Six years late and with costs ballooning from an original estimate of $14 billion to more than $30 is close to paying off at the Vogtle Plant expansion project as Georgia Power said Wednesday that fuel loading had begun for the Unit 3.

Vogtle Unit 3One hundred-fifty-seven fuel assemblies will be transferred from the cooling storage pool to the reactor core of the 1,117MWe Westinghouse AP-1000 reactor with a full load an first criticality expected within weeks. Prior to this, an initial round of tests will be conducted to simulate operations under full pressure and high temperatures. After criticality is reached, the plant will then undergo ascension tests, which is a gradual build up of power from zero to 100 percent.

“The Vogtle 3 & 4 nuclear unites represent a critical, long-term investment in our state’s energy future and the milestone of loading fuel for Unit 3 demonstrates the steady and evident progress at the nuclear expansion site,” said Chris Womack, Chairman, president and Chief Executive Officer at Georgia Power.

“We’re making history here in Georgia and the U.S. as we approach bringing online the first new nuclear unit to be built in the country in over 30 years,” he said.

The two new units, including Unit 4, are both expected to enter into commercial operations status in 2023.

The delays, meanwhile, have been long and costly. Unit 3 was originally expected to enter into commercial service in 2016, followed by Unit 4 in 2017. Major disruptions came about with the March 2011 nuclear power accident at the Fukushima Daiichi power plant in Japan that provoked a reassessment of safety standards around the world, the recent pandemic and the Westinghouse bankruptcy that rattled investors. In September 2017, South Carolina Electric and Gas, a subsidiary of SCANA Corp, announced it would cancel the completion of two AP1000 units, laying off about 5,000 workers and saying good-bye to about $9 billion in spending. Westinghouse declared bankruptcy in March of that year and emerged from bankruptcy proceedings in August 2018, having pared down to a company focused on nuclear power service rather than new plant construction.
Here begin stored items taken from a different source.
[/design/flow/design.v]
function bit [7:0] mul5B(input bit [7:0] i);
    mul5B[0] = i[2] ^ i[0];
    mul5B[1] = i[3] ^ i[1] ^ i[0];
    mul5B[2] = i[4] ^ i[2] ^ i[1];
    mul5B[3] = i[5] ^ i[3] ^ i[0];
    mul5B[4] = i[6] ^ i[4] ^ i[1] ^ i[0];
    mul5B[5] = i[7] ^ i[5] ^ i[1];
    mul5B[6] = i[6] ^ i[0];
    mul5B[7] = i[7] ^ i[1];
endfunction
function bit [7:0] mulEF(input bit [7:0] i);
    mulEF[0] = i[2] ^ i[1] ^ i[0];
    mulEF[1] = i[3] ^ i[2] ^ i[1] ^ i[0];
    mulEF[2] = i[4] ^ i[3] ^ i[2] ^ i[1] ^ i[0];
    mulEF[3] = i[5] ^ i[4] ^ i[3] ^ i[0];
    mulEF[4] = i[6] ^ i[5] ^ i[4] ^ i[1];
    mulEF[5] = i[7] ^ i[6] ^ i[5] ^ i[1] ^ i[0];
    mulEF[6] = i[7] ^ i[6] ^ i[0];
    mulEF[7] = i[7] ^ i[1] ^ i[0];
endfunction
function bit [7:0] mulA4(input bit [7:0] i);
    mulA4[0] = i[7] ^ i[1];
	mulA4[1] = i[2];
	mulA4[2] = i[7] ^ i[3] ^ i[1] ^ i[0];
	mulA4[3] = i[7] ^ i[4] ^ i[2];
	mulA4[4] = i[5] ^ i[3];
	mulA4[5] = i[6] ^ i[4] ^ i[0];
	mulA4[6] = i[5];
	mulA4[7] = i[6] ^ i[0];
endfunction
function bit [7:0] mul55(input bit [7:0] i);
    mul55[0] = i[7] ^ i[6] ^ i[2] ^ i[0];
	mul55[1] = i[7] ^ i[3] ^ i[1];
	mul55[2] = i[7] ^ i[6] ^ i[4] ^ i[0];
	mul55[3] = i[6] ^ i[5] ^ i[2] ^ i[1];
	mul55[4] = i[7] ^ i[6] ^ i[3] ^ i[2] ^ i[0];
	mul55[5] = i[7] ^ i[4] ^ i[3] ^ i[1];
	mul55[6] = i[7] ^ i[6] ^ i[5] ^ i[4] ^ i[0];
	mul55[7] = i[7] ^ i[6] ^ i[5] ^ i[1];
endfunction
function bit [7:0] mul87(input bit [7:0] i);
    mul87[0] = i[7] ^ i[5] ^ i[3] ^ i[1] ^ i[0];
	mul87[1] = i[6] ^ i[4] ^ i[2] ^ i[1] ^ i[0];
	mul87[2] = i[2] ^ i[0];
	mul87[3] = i[7] ^ i[5];
	mul87[4] = i[6];
	mul87[5] = i[7];
	mul87[6] = i[7] ^ i[5] ^ i[3] ^ i[1];
	mul87[7] = i[6] ^ i[4] ^ i[2] ^ i[0];
endfunction
function bit [7:0] mul5A(input bit [7:0] i);
    mul5A[0] = i[7] ^ i[5] ^ i[2];
	mul5A[1] = i[6] ^ i[3] ^ i[0];
	mul5A[2] = i[5] ^ i[4] ^ i[2] ^ i[1];
	mul5A[3] = i[7] ^ i[6] ^ i[3] ^ i[0];
	mul5A[4] = i[7] ^ i[4] ^ i[1] ^ i[0];
	mul5A[5] = i[5] ^ i[2] ^ i[1];
	mul5A[6] = i[7] ^ i[6] ^ i[5] ^ i[3] ^ i[0];
	mul5A[7] = i[7] ^ i[6] ^ i[4] ^ i[1];
endfunction
function bit [7:0] mul58(input bit [7:0] i);
    mul58[0] = i[5] ^ i[2];
	mul58[1] = i[6] ^ i[3];
	mul58[2] = i[7] ^ i[5] ^ i[4] ^ i[2];
	mul58[3] = i[6] ^ i[3] ^ i[2] ^ i[0];
	mul58[4] = i[7] ^ i[4] ^ i[3] ^ i[1] ^ i[0];
	mul58[5] = i[5] ^ i[4] ^ i[2] ^ i[1];
	mul58[6] = i[6] ^ i[3] ^ i[0];
	mul58[7] = i[7] ^ i[4] ^ i[1];
endfunction
function bit [7:0] mulDB(input bit [7:0] i);
    mulDB[0] = i[7] ^ i[6] ^ i[3] ^ i[2] ^ i[1] ^ i[0];
	mulDB[1] = i[7] ^ i[4] ^ i[3] ^ i[2] ^ i[1] ^ i[0];
	mulDB[2] = i[7] ^ i[6] ^ i[5] ^ i[4];
	mulDB[3] = i[5] ^ i[3] ^ i[2] ^ i[1] ^ i[0];
	mulDB[4] = i[6] ^ i[4] ^ i[3] ^ i[2] ^ i[1] ^ i[0];
	mulDB[5] = i[7] ^ i[5] ^ i[4] ^ i[3] ^ i[2] ^ i[1];
	mulDB[6] = i[7] ^ i[5] ^ i[4] ^ i[1] ^ i[0];
	mulDB[7] = i[6] ^ i[5] ^ i[2] ^ i[1] ^ i[0];
endfunction
function bit [7:0] mul9E(input bit [7:0] i);
    mul9E[0] = i[6] ^ i[4] ^ i[3] ^ i[1];
	mul9E[1] = i[7] ^ i[5] ^ i[4] ^ i[2] ^ i[0];
	mul9E[2] = i[5] ^ i[4] ^ i[0];
	mul9E[3] = i[5] ^ i[4] ^ i[3] ^ i[0];
	mul9E[4] = i[6] ^ i[5] ^ i[4] ^ i[1] ^ i[0];
	mul9E[5] = i[7] ^ i[6] ^ i[5] ^ i[2] ^ i[1];
	mul9E[6] = i[7] ^ i[4] ^ i[2] ^ i[1];
	mul9E[7] = i[5] ^ i[3] ^ i[2] ^ i[0];
endfunction
function bit [7:0] mul56(input bit [7:0] i);
    mul56[0] = i[6] ^ i[2];
	mul56[1] = i[7] ^ i[3] ^ i[0];
	mul56[2] = i[6] ^ i[4] ^ i[2] ^ i[1] ^ i[0];
	mul56[3] = i[7] ^ i[6] ^ i[5] ^ i[3] ^ i[1];
	mul56[4] = i[7] ^ i[6] ^ i[4] ^ i[2] ^ i[0];
	mul56[5] = i[7] ^ i[5] ^ i[3] ^ i[1];
	mul56[6] = i[4] ^ i[0];
	mul56[7] = i[5] ^ i[1];
endfunction
function bit [7:0] mul82(input bit [7:0] i);
    mul82[0] = i[7] ^ i[6] ^ i[5] ^ i[3] ^ i[1];
	mul82[1] = i[7] ^ i[6] ^ i[4] ^ i[2] ^ i[0];
	mul82[2] = i[6];
	mul82[3] = i[6] ^ i[5] ^ i[3] ^ i[1];
	mul82[4] = i[7] ^ i[6] ^ i[4] ^ i[2];
	mul82[5] = i[7] ^ i[5] ^ i[3];
	mul82[6] = i[7] ^ i[5] ^ i[4] ^ i[3] ^ i[1];
	mul82[7] = i[6] ^ i[5] ^ i[4] ^ i[2] ^ i[0];
endfunction
function bit [7:0] mulF3(input bit [7:0] i);
    mulF3[0] = i[7] ^ i[6] ^ i[2] ^ i[1] ^ i[0];
	mulF3[1] = i[7] ^ i[3] ^ i[2] ^ i[1] ^ i[0];
	mulF3[2] = i[7] ^ i[6] ^ i[4] ^ i[3];
	mulF3[3] = i[6] ^ i[5] ^ i[4] ^ i[2] ^ i[1];
	mulF3[4] = i[7] ^ i[6] ^ i[5] ^ i[3] ^ i[2] ^ i[0];
	mulF3[5] = i[7] ^ i[6] ^ i[4] ^ i[3] ^ i[1] ^ i[0];
	mulF3[6] = i[6] ^ i[5] ^ i[4] ^ i[0];
	mulF3[7] = i[7] ^ i[6] ^ i[5] ^ i[1] ^ i[0];
endfunction
function bit [7:0] mul1E(input bit [7:0] i);
    mul1E[0] = i[5] ^ i[4];
	mul1E[1] = i[6] ^ i[5] ^ i[0];
	mul1E[2] = i[7] ^ i[6] ^ i[5] ^ i[4] ^ i[1] ^ i[0];
	mul1E[3] = i[7] ^ i[6] ^ i[4] ^ i[2] ^ i[1] ^ i[0];
	mul1E[4] = i[7] ^ i[5] ^ i[3] ^ i[2] ^ i[1] ^ i[0];
	mul1E[5] = i[6] ^ i[4] ^ i[3] ^ i[2] ^ i[1];
	mul1E[6] = i[7] ^ i[3] ^ i[2];
	mul1E[7] = i[4] ^ i[3];
endfunction
function bit [7:0] mulC6(input bit [7:0] i);
    mulC6[0] = i[6] ^ i[5] ^ i[4] ^ i[3] ^ i[2] ^ i[1];
	mulC6[1] = i[7] ^ i[6] ^ i[5] ^ i[4] ^ i[3] ^ i[2] ^ i[0];
	mulC6[2] = i[7] ^ i[2] ^ i[0];
	mulC6[3] = i[6] ^ i[5] ^ i[4] ^ i[2];
	mulC6[4] = i[7] ^ i[6] ^ i[5] ^ i[3];
	mulC6[5] = i[7] ^ i[6] ^ i[4];
	mulC6[6] = i[7] ^ i[6] ^ i[4] ^ i[3] ^ i[2] ^ i[1] ^ i[0];
	mulC6[7] = i[7] ^ i[5] ^ i[4] ^ i[3] ^ i[2] ^ i[1] ^ i[0];
endfunction
function bit [7:0] mul68(input bit [7:0] i);
    mul68[0] = i[7] ^ i[6] ^ i[4] ^ i[3] ^ i[2];
	mul68[1] = i[7] ^ i[5] ^ i[4] ^ i[3];
	mul68[2] = i[7] ^ i[5] ^ i[3] ^ i[2];
	mul68[3] = i[7] ^ i[2] ^ i[0];
	mul68[4] = i[3] ^ i[1];
	mul68[5] = i[4] ^ i[2] ^ i[0];
	mul68[6] = i[7] ^ i[6] ^ i[5] ^ i[4] ^ i[2] ^ i[1] ^ i[0];
	mul68[7] = i[7] ^ i[6] ^ i[5] ^ i[3] ^ i[2] ^ i[1];
endfunction
function bit [7:0] mulE5(input bit [7:0] i);
    mulE5[0] = i[6] ^ i[4] ^ i[2] ^ i[1] ^ i[0];
	mulE5[1] = i[7] ^ i[5] ^ i[3] ^ i[2] ^ i[1];
	mulE5[2] = i[3] ^ i[1] ^ i[0];
	mulE5[3] = i[6];
	mulE5[4] = i[7];
	mulE5[5] = i[0];
	mulE5[6] = i[6] ^ i[4] ^ i[2] ^ i[0];
	mulE5[7] = i[7] ^ i[5] ^ i[3] ^ i[1] ^ i[0];
endfunction
function bit [7:0] mul02(input bit [7:0] i);
    mul02[0] = i[7];
	mul02[1] = i[0];
	mul02[2] = i[7] ^ i[1];
	mul02[3] = i[7] ^ i[2];
	mul02[4] = i[3];
	mul02[5] = i[4];
	mul02[6] = i[7] ^ i[5];
	mul02[7] = i[6];
endfunction
function bit [7:0] mulA1(input bit [7:0] i);
    mulA1[0] = i[7] ^ i[6] ^ i[1] ^ i[0];
	mulA1[1] = i[7] ^ i[2] ^ i[1];
	mulA1[2] = i[7] ^ i[6] ^ i[3] ^ i[2] ^ i[1];
	mulA1[3] = i[6] ^ i[4] ^ i[3] ^ i[2] ^ i[1];
	mulA1[4] = i[7] ^ i[5] ^ i[4] ^ i[3] ^ i[2];
	mulA1[5] = i[6] ^ i[5] ^ i[4] ^ i[3] ^ i[0];
	mulA1[6] = i[5] ^ i[4];
	mulA1[7] = i[6] ^ i[5] ^ i[0];
endfunction
function bit [7:0] mulFC(input bit [7:0] i);
    mulFC[0] = i[7] ^ i[5] ^ i[2] ^ i[1];
	mulFC[1] = i[6] ^ i[3] ^ i[2];
	mulFC[2] = i[5] ^ i[4] ^ i[3] ^ i[2] ^ i[1] ^ i[0];
	mulFC[3] = i[7] ^ i[6] ^ i[4] ^ i[3] ^ i[0];
	mulFC[4] = i[7] ^ i[5] ^ i[4] ^ i[1] ^ i[0];
	mulFC[5] = i[6] ^ i[5] ^ i[2] ^ i[1] ^ i[0];
	mulFC[6] = i[6] ^ i[5] ^ i[3] ^ i[0];
	mulFC[7] = i[7] ^ i[6] ^ i[4] ^ i[1] ^ i[0];
endfunction
function bit [7:0] mulC1(input bit [7:0] i);
    mulC1[0] = i[7] ^ i[5] ^ i[4] ^ i[3] ^ i[2] ^ i[1] ^ i[0];
	mulC1[1] = i[6] ^ i[5] ^ i[4] ^ i[3] ^ i[2] ^ i[1];
	mulC1[2] = i[6] ^ i[1];
	mulC1[3] = i[5] ^ i[4] ^ i[3] ^ i[1];
	mulC1[4] = i[6] ^ i[5] ^ i[4] ^ i[2];
	mulC1[5] = i[7] ^ i[6] ^ i[5] ^ i[3];
	mulC1[6] = i[6] ^ i[5] ^ i[3] ^ i[2] ^ i[1] ^ i[0];
	mulC1[7] = i[7] ^ i[6] ^ i[4] ^ i[3] ^ i[2] ^ i[1] ^ i[0];
endfunction
function bit [7:0] mul47(input bit [7:0] i);
    mul47[0] = i[4] ^ i[2] ^ i[0];
	mul47[1] = i[5] ^ i[3] ^ i[1] ^ i[0];
	mul47[2] = i[6] ^ i[1] ^ i[0];
	mul47[3] = i[7] ^ i[4] ^ i[1];
	mul47[4] = i[5] ^ i[2];
	mul47[5] = i[6] ^ i[3];
	mul47[6] = i[7] ^ i[2] ^ i[0];
	mul47[7] = i[3] ^ i[1];
endfunction
function bit [7:0] mulAE(input bit [7:0] i);
    mulAE[0] = i[7] ^ i[5] ^ i[1];
	mulAE[1] = i[6] ^ i[2] ^ i[0];
	mulAE[2] = i[5] ^ i[3] ^ i[0];
	mulAE[3] = i[7] ^ i[6] ^ i[5] ^ i[4] ^ i[0];
	mulAE[4] = i[7] ^ i[6] ^ i[5] ^ i[1];
	mulAE[5] = i[7] ^ i[6] ^ i[2] ^ i[0];
	mulAE[6] = i[5] ^ i[3];
	mulAE[7] = i[6] ^ i[4] ^ i[0];
endfunction
function bit [7:0] mul3D(input bit [7:0] i);
    mul3D[0] = i[4] ^ i[3] ^ i[0];
	mul3D[1] = i[5] ^ i[4] ^ i[1];
	mul3D[2] = i[6] ^ i[5] ^ i[4] ^ i[3] ^ i[2] ^ i[0];
	mul3D[3] = i[7] ^ i[6] ^ i[5] ^ i[1] ^ i[0];
	mul3D[4] = i[7] ^ i[6] ^ i[2] ^ i[1] ^ i[0];
	mul3D[5] = i[7] ^ i[3] ^ i[2] ^ i[1] ^ i[0];
	mul3D[6] = i[2] ^ i[1];
	mul3D[7] = i[3] ^ i[2];
endfunction
function bit [7:0] mul19(input bit [7:0] i);
    mul19[0] = i[7] ^ i[6] ^ i[5] ^ i[4] ^ i[0];
	mul19[1] = i[7] ^ i[6] ^ i[5] ^ i[1];
	mul19[2] = i[5] ^ i[4] ^ i[2];
	mul19[3] = i[7] ^ i[4] ^ i[3] ^ i[0];
	mul19[4] = i[5] ^ i[4] ^ i[1] ^ i[0];
	mul19[5] = i[6] ^ i[5] ^ i[2] ^ i[1];
	mul19[6] = i[5] ^ i[4] ^ i[3] ^ i[2];
	mul19[7] = i[6] ^ i[5] ^ i[4] ^ i[3];
endfunction
function bit [7:0] mul03(input bit [7:0] i);
    mul03[0] = i[7] ^ i[0];
	mul03[1] = i[1] ^ i[0];
	mul03[2] = i[7] ^ i[2] ^ i[1];
	mul03[3] = i[7] ^ i[3] ^ i[2];
	mul03[4] = i[4] ^ i[3];
	mul03[5] = i[5] ^ i[4];
	mul03[6] = i[7] ^ i[6] ^ i[5];
	mul03[7] = i[7] ^ i[6];
endfunction
module mds
(
    input logic [31:0] i,
    output logic [31:0] o
);
    always_comb begin
        o[7:0] = i[7:0] ^ mulEF(i[15:8]) ^ mul5B(i[23:16]) ^ mul5B(i[31:24]);
        o[15:8] = mul5B(i[7:0]) ^ mulEF(i[15:8]) ^ mulEF(i[23:16]) ^ i[31:24];
        o[23:16] = mulEF(i[7:0]) ^ mul5B(i[15:8]) ^ i[23:16] ^ mulEF(i[31:24]);
        o[31:24] = mulEF(i[7:0]) ^ i[15:8] ^ mulEF(i[23:16]) ^ mul5B(i[31:24]);
    end
endmodule
[/design/flow/run.sh]
#!/bin/bash
# OpenROAD 26Q1-2900-gdf79404cd8, Yosys 0.63+post, stock flow scripts
make -C /OpenROAD-flow-scripts/flow DESIGN_CONFIG=/design/flow/config.mk WORK_HOME=/design/flow/orfs finish
[/design/flow/config.mk]
export PLATFORM = sky130hd
export DESIGN_NAME = mds
export DESIGN_NICKNAME = mds
export VERILOG_FILES = /design/flow/design.v
export SDC_FILE = /design/flow/constraint.sdc
export NUM_CORES = 4
export LEC_CHECK = 1
export CORE_UTILIZATION = 50
[/design/flow/constraint.sdc]
current_design mds

set clk_period 3.1
set clk_io_pct 0.2

create_clock -name clk0 -period $clk_period

set non_clock_inputs [all_inputs -no_clocks]
set_input_delay [expr $clk_period * $clk_io_pct] -clock clk0 $non_clock_inputs
set_output_delay [expr $clk_period * $clk_io_pct] -clock clk0 [all_outputs]
==> flow_metrics.py <==
# Generated from Yosys and OpenROAD reports
metrics = {
    "yosys": {
        "top_cell_area_share_pct": 38.0,
        "syn_avg_cell_area_um2": 13.6,
        "synthTopCellsByCount": "59 x xnor2_1, 31 x xnor3_1, 16 x xor2_1, 13 x xor3_1",
        "top_cell": "xnor2_1",
        "ys_area_um2": 1840,
        "postSynthCellCount": 135,
        "top_cells_by_area": "xnor3_1 38%, xnor2_1 28%, xor3_1 17%",
        "ys_types": 11,
        "syn_area_um2": 1840,
        "ys_warn_count": 1,
        "yosys-stat-cells": 135,
        "synth_top_cell_by_area": "xnor3_1",
        "ys_seq_share_pct": 0,
    },
    "placed_design": {
        "port_buffers": 64,
        "hpwl_um": 3770,
        "placed_area_um2": 2990,
        "gp_congestion": 0.906,
        "dpl.cell_count": 304,
        "dp_worst_setup_slack_ps": -349,
    },
    "floorplan": {
        "die_width_um": 62.6,
        "die_h_um": 62.6,
        "fp_util_pct": 53.7,
        "num_rows": 21,
        "ios": 64,
    },
    "clock_tree": {
        "post_cts_buffers": 15,
        "post_cts_resized": 75,
        "hold_buffers": 0,
    },
    "outcome": {
        "toolErrorMsg": "[ERROR DPL-0036] Detailed placement failed.",
        "status": "aborted with a tool error",
        "stop_stage": "clock tree synthesis",
    },
}
-- kinds of logic after synthesis --
kind of cell	Yosys count	synth area share, %
xor gates and xnor gates	125	96.5
buffers and inverters	10	3.54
With Vogle Units 3 and 4 years away from completion, Georgia Power, a subsidiary of Southern Company, along with partners Oglethorpe Power, MEAG Power and Dalton Utilities, decided to forge on.

Wednesdays announcement was touted as “great news,” by Oglethorpe Power President and CEO Michael Smith. “We are one step closer to bringing Unit 3 online to deliver emission-free, reliable baseload energy for EMC consumers for the next 60 to 80 years.”